将请求URL、时间戳、token三者进行合并加盐签名或者缓存用户的ip地址也是不错的选择,服务端校验有效性。
这两种办法的出发点都是:窃取你存储的数据较为容易,而反汇编你的程序hack你的加密解密和签名算法是比较难的。然而其实说难也不难,所以终究是防君子不防小人的做法。
总结
在Web应用中,别再把JWT当做session使用,在绝大多数场景下,传统的cookie-session机制工作得更好;
JWT适合一次性的安全认证,颁发一个有效期极短的JWT,即使暴露了危险也很小。
2 使用JWT代替cookie-session还有如下缺点:
由于JWT要求有一个秘钥,还有对应的算法,生成的令牌看上去不可读,不少人误认为该令牌是被加密的。但实际上秘钥和算法是用来生成签名的,令牌本身不可读是因为进行了base64编码。但是base64编码是可以直接进行解码的。如果JWT中如果保存了敏感的信息,相对于cookie-session将数据存储在服务端来说,更不安全。
3 如何防止表单重复提交问题
网络延迟时,重复点击提交按钮,有可能发生重复提交表单问题。
解决方案:
1.数据库主键唯一。
2.提交成功后重定向。
3.使用 JavaScript 解决,使用标记位,提交后隐藏或不可用提交按钮。 使用 Session 解决: 生成唯一的 Token 给客户端,客户端第一次提交时带着这个 TOken,后台与 Session 中的 进行对比。一样则提交成功并清除 Session 中的 Token。

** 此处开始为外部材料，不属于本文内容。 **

**src/hw/rtl/register_memory_instruction_executor_assert.svh**
```systemverilog
// ============================================================================
// Assertion macros for the register/memory instruction executor
// Concurrent checks on internal control; ASSERT_OFF compiles them out.
// ============================================================================
`ifndef REGISTER_MEMORY_INSTRUCTION_EXECUTOR_ASSERT_SVH
`define REGISTER_MEMORY_INSTRUCTION_EXECUTOR_ASSERT_SVH
`ifndef ASSERT_OFF
// property must hold on every clock edge outside reset
`define RME_ASSERT(lbl, clk, rst_n, prop, msg) \
    lbl: assert property (@(posedge clk) disable iff (!rst_n) prop) else $error(msg);
// condition must never be true outside reset
`define RME_ASSERT_NEVER(lbl, clk, rst_n, cond, msg) \
    lbl: assert property (@(posedge clk) disable iff (!rst_n) !(cond)) else $error(msg);
`else
`define RME_ASSERT(lbl, clk, rst_n, prop, msg)
`define RME_ASSERT_NEVER(lbl, clk, rst_n, cond, msg)
`endif
`endif

```
**src/hw/rtl/rme_pkg.sv**
```systemverilog
// ============================================================================
// rme_pkg
// Shared types and constants of the register/memory instruction executor.
// ============================================================================
package rme_pkg;

    localparam int DEF_MEM_BYTES   = 65536;
    localparam int DEF_IP_INDEX    = 31;
    localparam int DEF_INSTR_BYTES = 16;

    localparam int DATA_W      = 64;
    localparam int WORD_BYTES  = DATA_W / 8;
    localparam int NUM_REGS    = 32;
    localparam int REG_IDX_W   = $clog2(NUM_REGS);
    localparam int KIND_W      = 3;
    localparam int QUEUE_DEPTH = 2;

    // opcodes as they arrive on the input beat
    typedef enum logic [KIND_W-1:0] {
        OP_MOVE  = 3'd0,
        OP_SHL   = 3'd1,
        OP_SHR   = 3'd2,
        OP_LOAD  = 3'd3,
        OP_STORE = 3'd4,
        OP_HALT  = 3'd5
    } t_op;

    // operation class after decode; unknown opcodes become EX_NOP
    typedef enum logic [2:0] {
        EX_MOVE,
        EX_SHL,
        EX_SHR,
        EX_LOAD,
        EX_STORE,
        EX_HALT,
        EX_NOP
    } t_exec;

    typedef enum logic [1:0] {
        ST_READ,
        ST_EXEC,
        ST_LOAD
    } t_state;

    typedef struct packed {
        logic [KIND_W-1:0]    kind;
        logic [REG_IDX_W-1:0] src_reg;
        logic [REG_IDX_W-1:0] dst_reg;
        logic [DATA_W-1:0]    imm_value;
    } t_in_item;

    typedef struct packed {
        logic [DATA_W-1:0] dest_value;
        logic              access_skipped;
        logic              unknown_op;
        logic              halted;
    } t_out_item;

    typedef struct packed {
        t_exec                op;
        logic                 imm_nz;
        logic [REG_IDX_W-1:0] src;
        logic [REG_IDX_W-1:0] dst;
        logic [DATA_W-1:0]    imm;
    } t_cmd;

    typedef struct packed {
        logic                  rd_en;
        logic                  wr_en;
        logic [WORD_BYTES-1:0] even_be;
        logic [WORD_BYTES-1:0] odd_be;
    } t_mem_ctl;

endpackage

```
**src/hw/rtl/rme_back.sv**
```systemverilog
// ============================================================================
// rme_back
// Execution back end: register file, operand read, shift/move/address unit,
// data memory access sequencing, IP update and the result output register.
// ============================================================================
module rme_back import rme_pkg::*; #(
    parameter  int MEM_BYTES   = DEF_MEM_BYTES,
    parameter  int IP_INDEX    = DEF_IP_INDEX,
    parameter  int INSTR_BYTES = DEF_INSTR_BYTES,
    localparam int BANK_ROWS   = (MEM_BYTES + 2 * WORD_BYTES - 1) / (2 * WORD_BYTES),
    localparam int ROW_W       = $clog2(BANK_ROWS)
) (
    input  logic              i_clk,
    input  logic              i_rst_n,
    input  t_cmd              i_head,
    input  logic              i_empty,
    output logic              o_pop,
    output t_mem_ctl          o_mem_ctl,
    output logic [ROW_W-1:0]  o_even_row,
    output logic [ROW_W-1:0]  o_odd_row,
    output logic [DATA_W-1:0] o_even_wdata,
    output logic [DATA_W-1:0] o_odd_wdata,
    input  logic [DATA_W-1:0] i_even_q,
    input  logic [DATA_W-1:0] i_odd_q,
    output logic              o_out_valid,
    input  logic              i_out_ready,
    output t_out_item         o_out_item
);

    localparam logic [DATA_W-1:0]    MEM_SIZE   = DATA_W'(MEM_BYTES);
    localparam logic [DATA_W-1:0]    ADDR_LIMIT = DATA_W'(MEM_BYTES - WORD_BYTES);
    localparam logic [DATA_W-1:0]    IP_STEP    = DATA_W'(INSTR_BYTES);
    localparam logic [REG_IDX_W-1:0] IP_REG     = REG_IDX_W'(IP_INDEX);
    localparam int                   OFF_W      = $clog2(WORD_BYTES);
    localparam int                   SH_W       = $clog2(DATA_W);

    t_state               r_state, n_state;
    t_cmd                 r_cmd;
    logic [DATA_W-1:0]    r_rf [NUM_REGS];
    logic [NUM_REGS-1:0]  r_rf_vld;
    logic [DATA_W-1:0]    r_src_q, r_dst_q;
    logic                 r_src_vld, r_dst_vld;
    logic [DATA_W-1:0]    r_ip;
    logic                 r_addr_ok;
    logic [OFF_W-1:0]     r_off;
    logic                 r_odd;
    logic                 r_out_valid;
    t_out_item            r_out;

    logic [DATA_W-1:0]       src_val, dst_val, operand, addr;
    logic [DATA_W-1:0]       wr_val, ip_mid, ip_new, load_word, lo_word, hi_word;
    logic                    addr_ok, wr_en, skip, finish, fire, out_free, dst_is_ip;
    logic [ROW_W:0]          word_lo, word_inc;
    logic [2*DATA_W-1:0]     load_pair, store_pair;
    logic [2*WORD_BYTES-1:0] store_be;

    // operands; the IP register lives in its own flop, entries never written read 0
    assign src_val   = (r_cmd.src == IP_REG) ? r_ip : (r_src_vld ? r_src_q : '0);
    assign dst_val   = (r_cmd.dst == IP_REG) ? r_ip : (r_dst_vld ? r_dst_q : '0);
    assign operand   = r_cmd.imm_nz ? r_cmd.imm : src_val;
    assign dst_is_ip = (r_cmd.dst == IP_REG);
    assign out_free  = !r_out_valid || i_out_ready;

    // address: load uses src as base, store uses dst
    assign addr     = ((r_cmd.op == EX_LOAD) ? src_val : dst_val) + r_cmd.imm;
    assign addr_ok  = (addr < ADDR_LIMIT);
    assign word_lo  = addr[ROW_W+OFF_W:OFF_W];
    assign word_inc = word_lo + (ROW_W+1)'(1);

    // word w and w+1 split across banks: odd row w/2, even row (w+1)/2
    assign o_odd_row  = word_lo[ROW_W:1];
    assign o_even_row = word_inc[ROW_W:1];

    // store data and byte enables over the two-word window
    assign store_pair = {{DATA_W{1'b0}}, src_val} << (8 * addr[OFF_W-1:0]);
    assign store_be   = (2*WORD_BYTES)'({WORD_BYTES{1'b1}}) << addr[OFF_W-1:0];
    assign o_even_wdata = word_lo[0] ? store_pair[2*DATA_W-1:DATA_W]
                                     : store_pair[DATA_W-1:0];
    assign o_odd_wdata  = word_lo[0] ? store_pair[DATA_W-1:0]
                                     : store_pair[2*DATA_W-1:DATA_W];

    // load alignment
    assign lo_word   = r_odd ? i_odd_q : i_even_q;
    assign hi_word   = r_odd ? i_even_q : i_odd_q;
    assign load_pair = {hi_word, lo_word} >> (8 * r_off);
    assign load_word = load_pair[DATA_W-1:0];

    // next state
    always_comb begin
        n_state = r_state;
        unique case (r_state)
            ST_READ: begin
                if (!i_empty) begin
                    n_state = ST_EXEC;
                end
            end
            ST_EXEC: begin
                if (r_cmd.op == EX_LOAD) begin
                    n_state = ST_LOAD;
                end else if (out_free) begin
                    n_state = ST_READ;
                end
            end
            ST_LOAD: begin
                if (out_free) begin
                    n_state = ST_READ;
                end
            end
            default: n_state = ST_READ;
        endcase
    end

    // per-state outputs
    always_comb begin
        o_pop     = 1'b0;
        finish    = 1'b0;
        wr_en     = 1'b0;
        wr_val    = dst_val;
        skip      = 1'b0;
        o_mem_ctl = '0;
        unique case (r_state)
            ST_READ: begin
                o_pop = !i_empty;
            end
            ST_EXEC: begin
                unique case (r_cmd.op)
                    EX_MOVE: begin
                        finish = 1'b1;
                        wr_en  = 1'b1;
                        wr_val = operand;
                    end
                    EX_SHL: begin
                        finish = 1'b1;
                        wr_en  = 1'b1;
                        wr_val = (|operand[DATA_W-1:SH_W]) ? '0
                                                           : dst_val << operand[SH_W-1:0];
                    end
                    EX_SHR: begin
                        finish = 1'b1;
                        wr_en  = 1'b1;
                        wr_val = (|operand[DATA_W-1:SH_W]) ? '0
                                                           : dst_val >> operand[SH_W-1:0];
                    end
                    EX_LOAD: begin
                        o_mem_ctl.rd_en = addr_ok;
                    end
                    EX_STORE: begin
                        finish            = 1'b1;
                        skip              = !addr_ok;
                        o_mem_ctl.wr_en   = addr_ok && out_free;
                        o_mem_ctl.even_be = word_lo[0] ? store_be[2*WORD_BYTES-1:WORD_BYTES]
                                                       : store_be[WORD_BYTES-1:0];
                        o_mem_ctl.odd_be  = word_lo[0] ? store_be[WORD_BYTES-1:0]
                                                       : store_be[2*WORD_BYTES-1:WORD_BYTES];
                    end
                    default: begin
                        finish = 1'b1;
                    end
                endcase
            end
            ST_LOAD: begin
                finish = 1'b1;
                wr_en  = r_addr_ok;
                wr_val = load_word;
                skip   = !r_addr_ok;
            end
            default: ;
        endcase
    end

    assign fire = finish && out_free;

    // IP: explicit write or halt first, then the instruction-size advance
    always_comb begin
        if (wr_en && dst_is_ip) begin
            ip_mid = wr_val;
        end else if (r_cmd.op == EX_HALT) begin
            ip_mid = MEM_SIZE;
        end else begin
            ip_mid = r_ip;
        end
        ip_new = ip_mid + IP_STEP;
    end

    always_ff @(posedge i_clk) begin
        if (!i_rst_n) begin
            r_state     <= ST_READ;
            r_rf_vld    <= '0;
            r_ip        <= '0;
            r_out_valid <= 1'b0;
        end else begin
            r_state <= n_state;
            if (fire) begin
                r_ip <= ip_new;
                if (wr_en && !dst_is_ip) begin
                    r_rf_vld[r_cmd.dst] <= 1'b1;
                end
            end
            if (fire) begin
                r_out_valid <= 1'b1;
            end else if (i_out_ready) begin
                r_out_valid <= 1'b0;
            end
        end
    end

    // register file: two registered reads at dispatch, one write at retire
    always_ff @(posedge i_clk) begin
        if (o_pop) begin
            r_cmd     <= i_head;
            r_src_q   <= r_rf[i_head.src];
            r_dst_q   <= r_rf[i_head.dst];
            r_src_vld <= r_rf_vld[i_head.src];
            r_dst_vld <= r_rf_vld[i_head.dst];
        end
        if (fire && wr_en && !dst_is_ip) begin
            r_rf[r_cmd.dst] <= wr_val;
        end
    end

    always_ff @(posedge i_clk) begin
        if (r_state == ST_EXEC) begin
            r_addr_ok <= addr_ok;
            r_off     <= addr[OFF_W-1:0];
            r_odd     <= word_lo[0];
        end
        if (fire) begin
            r_out.dest_value     <= dst_is_ip ? ip_new : (wr_en ? wr_val : dst_val);
            r_out.access_skipped <= skip;
            r_out.unknown_op     <= (r_cmd.op == EX_NOP);
            r_out.halted         <= (ip_new >= MEM_SIZE);
        end
    end

    assign o_out_valid = r_out_valid;
    assign o_out_item  = r_out;

endmodule

```
`config.mk`:
```
export PLATFORM = sky130hd
export DESIGN_NAME = sample_rate_estimator
export DESIGN_NICKNAME = d
export VERILOG_FILES = /design/src/rtl/sre_pkg.sv /design/src/rtl/sre_div.sv /design/src/rtl/sample_rate_estimator.sv
export SDC_FILE = /design/constraint.sdc
export NUM_CORES = 2
export LEC_CHECK = 0
export BUFFER_PORTS_ARGS = -buffer_cell sky130_fd_sc_hd__buf_2
export CORE_MARGIN = 5
export CORE_UTILIZATION = 45
export CTS_CLUSTER_DIAMETER = 120
export DETAILED_ROUTE_END_ITERATION = 10
export GPL_TIMING_DRIVEN = 0
export PLACE_DENSITY = 0.57
export SLEW_MARGIN = 25
export SYNTH_ARGS = -nofsm -noshare
export SYNTH_HDL_FRONTEND = slang
export SYNTH_SLANG_ARGS = --single-unit
```
`constraint.sdc`:
```
create_clock -name i_clk -period 22.8 [get_ports i_clk]
set_clock_uncertainty 0.2 [all_clocks]
set_input_delay 1.14 -clock i_clk [delete_from_list [all_inputs] [get_ports i_clk]]
set_output_delay 1.14 -clock i_clk [all_outputs]
set_load 0.1 [all_outputs]
```
===== src/wis_pkg.sv =====
// Shared types and constants for the weighted index sampler.
// No dependencies; imported by every module in src.
package wis_pkg;

	localparam int MAX_ENTRIES = 256;
	localparam int WEIGHT_BITS = 16;
	localparam int IDX_W       = $clog2(MAX_ENTRIES);
	localparam int CNT_W       = IDX_W + 1;
	localparam int SUM_W       = WEIGHT_BITS + IDX_W;
	localparam int WORD_W      = 32;
	localparam int STEP_W      = $clog2(WORD_W);

	typedef enum logic [1:0] {
		MODE_CLEAR  = 2'd0,
		MODE_APPEND = 2'd1,
		MODE_SAMPLE = 2'd2,
		MODE_QUERY  = 2'd3
	} mode_t;

	typedef enum logic [1:0] {
		ST_OK     = 2'd0,
		ST_ZERO   = 2'd1,
		ST_FULL   = 2'd2,
		ST_BADPOS = 2'd3
	} status_t;

	typedef enum logic [6:0] {
		S_IDLE = 7'b0000001,
		S_DIV  = 7'b0000010,
		S_BRD  = 7'b0000100,
		S_BCMP = 7'b0001000,
		S_QA   = 7'b0010000,
		S_QB   = 7'b0100000,
		S_QC   = 7'b1000000
	} state_t;

	typedef struct packed {
		logic             en;
		logic [IDX_W-1:0] addr;
		logic [SUM_W-1:0] data;
	} wis_wr_t;

	typedef struct packed {
		logic             en;
		logic [IDX_W-1:0] addr;
	} wis_rd_t;

endpackage
[config.mk]
export PLATFORM = sky130hd
export DESIGN_NAME = joint_impedance_torque_law_core
export DESIGN_NICKNAME = d
export VERILOG_FILES = /design/src/jitl_pkg.sv /design/src/jitl_mul.sv /design/src/jitl_div.sv /design/src/joint_impedance_torque_law_core.sv
export SDC_FILE = /design/constraint.sdc
export NUM_CORES = 2
export LEC_CHECK = 0
export BUFFER_PORTS_ARGS = -buffer_cell sky130_fd_sc_hd__buf_2
export CAP_MARGIN = 20
export CORE_ASPECT_RATIO = 0.6
export CORE_MARGIN = 2
export CORE_UTILIZATION = 29
export DETAILED_ROUTE_END_ITERATION = 6
export SLEW_MARGIN = 0
export SYNTH_ARGS = -nofsm -noshare
export SYNTH_HDL_FRONTEND = slang
export SYNTH_SLANG_ARGS = --single-unit
[constraint.sdc]
create_clock -name i_clk -period 21.8 [get_ports i_clk]
set_input_delay 6.54 -clock i_clk [delete_from_list [all_inputs] [get_ports i_clk]]
set_output_delay 6.54 -clock i_clk [all_outputs]
set_load 0.02 [all_outputs]
`config.mk`:
```
export PLATFORM = sky130hd
export DESIGN_NAME = windowed_sinc_lowpass_coefficients_top
export DESIGN_NICKNAME = d
export VERILOG_FILES = /design/src/sv/wsinc_pkg.sv /design/src/sv/windowed_sinc_lowpass_coefficients_top.sv
export SDC_FILE = /design/constraint.sdc
export NUM_CORES = 2
export LEC_CHECK = 0
export BUFFER_PORTS_ARGS = -buffer_cell sky130_fd_sc_hd__buf_4
export CAP_MARGIN = 20
export CORE_MARGIN = 2
export CORE_UTILIZATION = 61
export CTS_BUF_LIST = sky130_fd_sc_hd__clkbuf_4 sky130_fd_sc_hd__clkbuf_8
export DETAILED_ROUTE_END_ITERATION = 6
export PLACE_DENSITY = 0.8
export RECOVER_POWER = 25
export SETUP_SLACK_MARGIN = 0.4
export SLEW_MARGIN = 20
export SYNTH_ARGS = -nofsm -noshare
export SYNTH_HDL_FRONTEND = slang
export SYNTH_SLANG_ARGS = --single-unit
```
`constraint.sdc`:
```
create_clock -name clk -period 9.5 [get_ports clk]
set_input_delay 0.95 -clock clk [delete_from_list [all_inputs] [get_ports clk]]
set_output_delay 0.95 -clock clk [all_outputs]
set_load 0.03 [all_outputs]
```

不一样则提交失败。
4 取代JWT方案
有的人说的我看不懂什么方案好像也是个写好的框架做整合我研究研究再写
替代方案PAST
PAST(平台不可知的安全令牌)是安全无状态令牌的规范和参考实现。
与JSON Web Tokens(JWT)不同的是,PAST只允许开发人员进行足够的绑定,而PAST只允许安全的操作。JWT给你“算法敏捷性”,PAST给你“版本化的协议”。你不可能以不安全的方式使用PAST 。